One of the drivers for this growth of data is the number of sources that are available now. We have connectors to almost everything that our customers come to us with. For example, we have connectors to SnapChat and Instagram. I’m not sure where the business value is with those. Then customers don’t always ask themselves whether the executive team really needs that data. And does it need it in real time?

When customers ask about streaming data and real-time date, I draw a chart with cost along the bottom and time on the vertical. The more speed you want will cost more. If you can live with data being one minute out of date, you can have that relatively affordably. If you want it in one second, that’s going to cost a lot. If you want less latency than that it’s very, very expensive.

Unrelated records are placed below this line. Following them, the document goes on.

--- src/acr_regs.sv ---
// Purpose: Control registers for rate, mode, interface, pads and on-demand conversion.
// Assumes: Access strobes and sensor core events are one-cycle pulses on i_clk.
// Notes: The second interrupt pin arrives from outside and is synchronised.
`timescale 1ns/10ps
`default_nettype none
module acr_regs (
   // Clock and reset.
   input wire logic i_clk,
   input wire logic i_rst_b,
   // Register access.
   input wire acr_pkg::acr_acc_t i_acc,
   output logic [7:0] o_rdata,
   output logic [6:0] o_addr,
   // Sensor core events and the second interrupt pin.
   input wire logic i_trim_done,
   input wire logic i_data_ready,
   input wire logic i_sample_taken,
   input wire logic i_irq_pin_two,
   // Sensor core controls.
   output acr_pkg::acr_cfg_t o_cfg,
   output logic o_trim_reload,
   output logic o_conv_start,
   output logic o_out_update_ok
);
   logic [7:0] rate_ff;
   logic [7:0] nxt_rate;
   logic [7:0] if_ff;
   logic [7:0] nxt_if;
   logic [7:0] irq_ff;
   logic [7:0] nxt_irq;
   logic [6:0] addr_ff;
   logic [6:0] nxt_addr;
   logic [7:0] rdata_ff;
   logic [7:0] nxt_rdata;
   acr_pkg::acr_cfg_t cfg_ff;
   acr_pkg::acr_cfg_t nxt_cfg;
   acr_pkg::acr_od_state_t od_ff;
   acr_pkg::acr_od_state_t nxt_od;
   logic start_ff;
   logic nxt_start;
   logic lo_rd_ff;
   logic nxt_lo_rd;
   logic hi_rd_ff;
   logic nxt_hi_rd;
   logic upd_ok_ff;
   logic nxt_upd_ok;
   logic pin_s1_ff;
   logic pin_s2_ff;
   logic pin_s3_ff;
   logic [6:0] cur_addr;
   logic wr_rate;
   logic wr_if;
   logic wr_irq;
   logic trig;

   // A load strobe supplies the address of the first byte of an access.
   assign cur_addr = i_acc.load ? i_acc.addr : addr_ff;
   assign wr_rate = i_acc.wr && (cur_addr == acr_pkg::ADDR_RATE);
   assign wr_if = i_acc.wr && (cur_addr == acr_pkg::ADDR_IF);
   assign wr_irq = i_acc.wr && (cur_addr == acr_pkg::ADDR_IRQ);

   always_comb begin
      nxt_rate = rate_ff;
      nxt_if = if_ff;
      nxt_irq = irq_ff;
      if (wr_rate) begin
         nxt_rate = i_acc.wdata;
      end
      if (wr_if) begin
         nxt_if = i_acc.wdata;
      end
      if (wr_irq) begin
         nxt_irq = i_acc.wdata;
         nxt_irq[acr_pkg::IRQ_RSVD] = 1'b0;
      end
      // A write of one wins over the completion clear in the same cycle.
      if (i_trim_done && !(wr_if && i_acc.wdata[acr_pkg::IF_TRIM])) begin
         nxt_if[acr_pkg::IF_TRIM] = 1'b0;
      end
      nxt_irq[acr_pkg::IRQ_START] = nxt_start;
      // Soft reset takes a cycle; it clears itself with the other defaults.
      if (if_ff[acr_pkg::IF_SOFT]) begin
         nxt_rate = acr_pkg::RST_RATE;
         nxt_if = acr_pkg::RST_IF;
         nxt_irq = acr_pkg::RST_IRQ;
      end
   end

   always_comb begin
      nxt_addr = cur_addr;
      if ((i_acc.wr || i_acc.rd) && if_ff[acr_pkg::IF_AUTO_INC]) begin
         nxt_addr = 7'(cur_addr + 7'h01);
      end
      nxt_rdata = rdata_ff;
      if (i_acc.rd) begin
         case (cur_addr)
            acr_pkg::ADDR_RATE: nxt_rdata = rate_ff;
            acr_pkg::ADDR_IF: nxt_rdata = if_ff;
            acr_pkg::ADDR_IRQ: nxt_rdata = irq_ff;
            default: nxt_rdata = 8'h00;
         endcase
      end
   end

   // Pin two is a level from outside; only the second stage reads the first, stages two and three detect the edge.
   always_ff @(posedge i_clk or negedge i_rst_b) begin
      if (!i_rst_b) begin
         pin_s1_ff <= 1'b0;
         pin_s2_ff <= 1'b0;
         pin_s3_ff <= 1'b0;
      end else begin
         pin_s1_ff <= i_irq_pin_two;
         pin_s2_ff <= pin_s1_ff;
         pin_s3_ff <= pin_s2_ff;
      end
   end

   // The trigger is ignored unless on-demand mode is selected.
   always_comb begin
      if (irq_ff[acr_pkg::IRQ_SRC]) begin
         trig = irq_ff[acr_pkg::IRQ_START];
      end else begin
         trig = pin_s2_ff && !pin_s3_ff;
      end
      trig = trig && (rate_ff[acr_pkg::MODE_HI:acr_pkg::MODE_LO] == acr_pkg::MODE_OD);
      nxt_od = od_ff;
      nxt_start = irq_ff[acr_pkg::IRQ_START];
      if (wr_irq && i_acc.wdata[acr_pkg::IRQ_START]) begin
         nxt_start = 1'b1;
      end
      case (od_ff)
         acr_pkg::OD_IDLE: begin
            if (trig) begin
               nxt_od = acr_pkg::OD_WAIT;
            end
         end
         acr_pkg::OD_WAIT: begin
            if (i_data_ready) begin
               nxt_od = acr_pkg::OD_IDLE;
               if (!(wr_irq && i_acc.wdata[acr_pkg::IRQ_START])) begin
                  nxt_start = 1'b0;
               end
            end
         end
         default: nxt_od = acr_pkg::OD_IDLE;
      endcase
   end

   // Reads of an output pair are tracked so a half-read pair does not change while the hold bit is set.
   always_comb begin
      nxt_lo_rd = lo_rd_ff;
      nxt_hi_rd = hi_rd_ff;
      if (i_sample_taken) begin
         nxt_lo_rd = 1'b0;
         nxt_hi_rd = 1'b0;
      end
      if (i_acc.rd && (cur_addr >= acr_pkg::ADDR_OUT_FIRST) && (cur_addr <= acr_pkg::ADDR_OUT_LAST)) begin
         if (cur_addr[0]) begin
            nxt_hi_rd = 1'b1;
         end else begin
            nxt_lo_rd = 1'b1;
         end
      end
      nxt_upd_ok = !nxt_if[acr_pkg::IF_HOLD] || (nxt_lo_rd && nxt_hi_rd);
   end

   always_comb begin
      nxt_cfg.power_down = (nxt_rate[acr_pkg::RATE_HI:acr_pkg::RATE_LO] == acr_pkg::RATE_OFF);
      nxt_cfg.high_perf = (nxt_rate[acr_pkg::MODE_HI:acr_pkg::MODE_LO] == acr_pkg::MODE_HP);
      nxt_cfg.on_demand = (nxt_rate[acr_pkg::MODE_HI:acr_pkg::MODE_LO] == acr_pkg::MODE_OD);
      nxt_cfg.lp_submode = nxt_rate[acr_pkg::LPS_HI:acr_pkg::LPS_LO];
      nxt_cfg.res_14bit = nxt_cfg.high_perf || (nxt_cfg.lp_submode != acr_pkg::LPS_1);
      nxt_cfg.rate_code = nxt_rate[acr_pkg::RATE_HI:acr_pkg::RATE_LO];
      if (nxt_cfg.rate_code > acr_pkg::RATE_MAX) begin
         nxt_cfg.rate_code = acr_pkg::RATE_MAX;
      end
      // Low-power operation cannot exceed 200 Hz.
      if (!nxt_cfg.high_perf && (nxt_cfg.rate_code > acr_pkg::RATE_LP_CAP)) begin
         nxt_cfg.rate_code = acr_pkg::RATE_LP_CAP;
      end
      nxt_cfg.rate_1p6 = !nxt_cfg.high_perf && (nxt_cfg.rate_code == acr_pkg::RATE_1);
      nxt_cfg.cs_pullup_on = !nxt_if[acr_pkg::IF_PULLUP_OFF];
      nxt_cfg.pair_hold = nxt_if[acr_pkg::IF_HOLD];
      nxt_cfg.auto_inc = nxt_if[acr_pkg::IF_AUTO_INC];
      nxt_cfg.i2c_on = !nxt_if[acr_pkg::IF_I2C_OFF];
      nxt_cfg.spi_three_wire = nxt_if[acr_pkg::IF_SPI3];
      nxt_cfg.selftest_pos = (nxt_irq[acr_pkg::IRQ_ST_HI:acr_pkg::IRQ_ST_LO] == acr_pkg::ST_POS);
      nxt_cfg.selftest_neg = (nxt_irq[acr_pkg::IRQ_ST_HI:acr_pkg::IRQ_ST_LO] == acr_pkg::ST_NEG);
      nxt_cfg.irq_open_drain = nxt_irq[acr_pkg::IRQ_OD];
      nxt_cfg.irq_latched = nxt_irq[acr_pkg::IRQ_LATCH];
      nxt_cfg.irq_active_low = nxt_irq[acr_pkg::IRQ_POL];
   end

   always_ff @(posedge i_clk or negedge i_rst_b) begin
      if (!i_rst_b) begin
         rate_ff <= acr_pkg::RST_RATE;
         if_ff <= acr_pkg::RST_IF;
         irq_ff <= acr_pkg::RST_IRQ;
         addr_ff <= 7'h00;
         rdata_ff <= 8'h00;
         od_ff <= acr_pkg::OD_IDLE;
         start_ff <= 1'b0;
         lo_rd_ff <= 1'b0;
         hi_rd_ff <= 1'b0;
         upd_ok_ff <= 1'b1;
         cfg_ff <= '0;
      end else begin
         rate_ff <= nxt_rate;
         if_ff <= nxt_if;
         irq_ff <= nxt_irq;
         addr_ff <= nxt_addr;
         rdata_ff <= nxt_rdata;
         od_ff <= nxt_od;
         start_ff <= (od_ff == acr_pkg::OD_IDLE) && trig;
         lo_rd_ff <= nxt_lo_rd;
         hi_rd_ff <= nxt_hi_rd;
         upd_ok_ff <= nxt_upd_ok;
         cfg_ff <= nxt_cfg;
      end
   end

   assign o_rdata = rdata_ff;
   assign o_addr = addr_ff;
   assign o_cfg = cfg_ff;
   assign o_trim_reload = if_ff[acr_pkg::IF_TRIM];
   assign o_conv_start = start_ff;
   assign o_out_update_ok = upd_ok_ff;
endmodule : acr_regs
`default_nettype wire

So 100 pipelines to maybe as many sources and data formats with various latency rates. Making sure that scales and remains resilient is not easy.

Customers have been moving away from deploying infrastructure on-premises. They were super happy to get out of the data center into the cloud. Now they don’t want to run instances in the cloud. It’s expensive. Besides they don’t want the management burden. The only thing they want to worry about is data sovereignty, which is usually solved by having a hybrid approach. In end, they want to make sure their data pipelines run, and if they’re not running correctly, for it to not be their problem to fix.

—

Ed Thompson Bio: Ed Thompson is CTO and co-founder of Matillion. He started his career as an IBM software consultant, and spent 11 years consulting for some of the premier blue-chip companies in the UK. Along with CEO Matthew Scullion, he launched Matillion in 2011 and set about building a crack team of data integration experts and software engineers. He and his team launched Matillion’s flagship ETL product in 2014, which has driven the company’s growth ever since. Ed’s strength is his ability to bring together best-in-class technologies from across the software ecosystem and apply them to solving the deep and complex requirements of modern businesses in new and disruptive ways. He is a graduate of the University of Salford with a degree in Computer Science. A proud father of three (plus two dogs), he has recently taken up training assistance-dog puppies for blind people.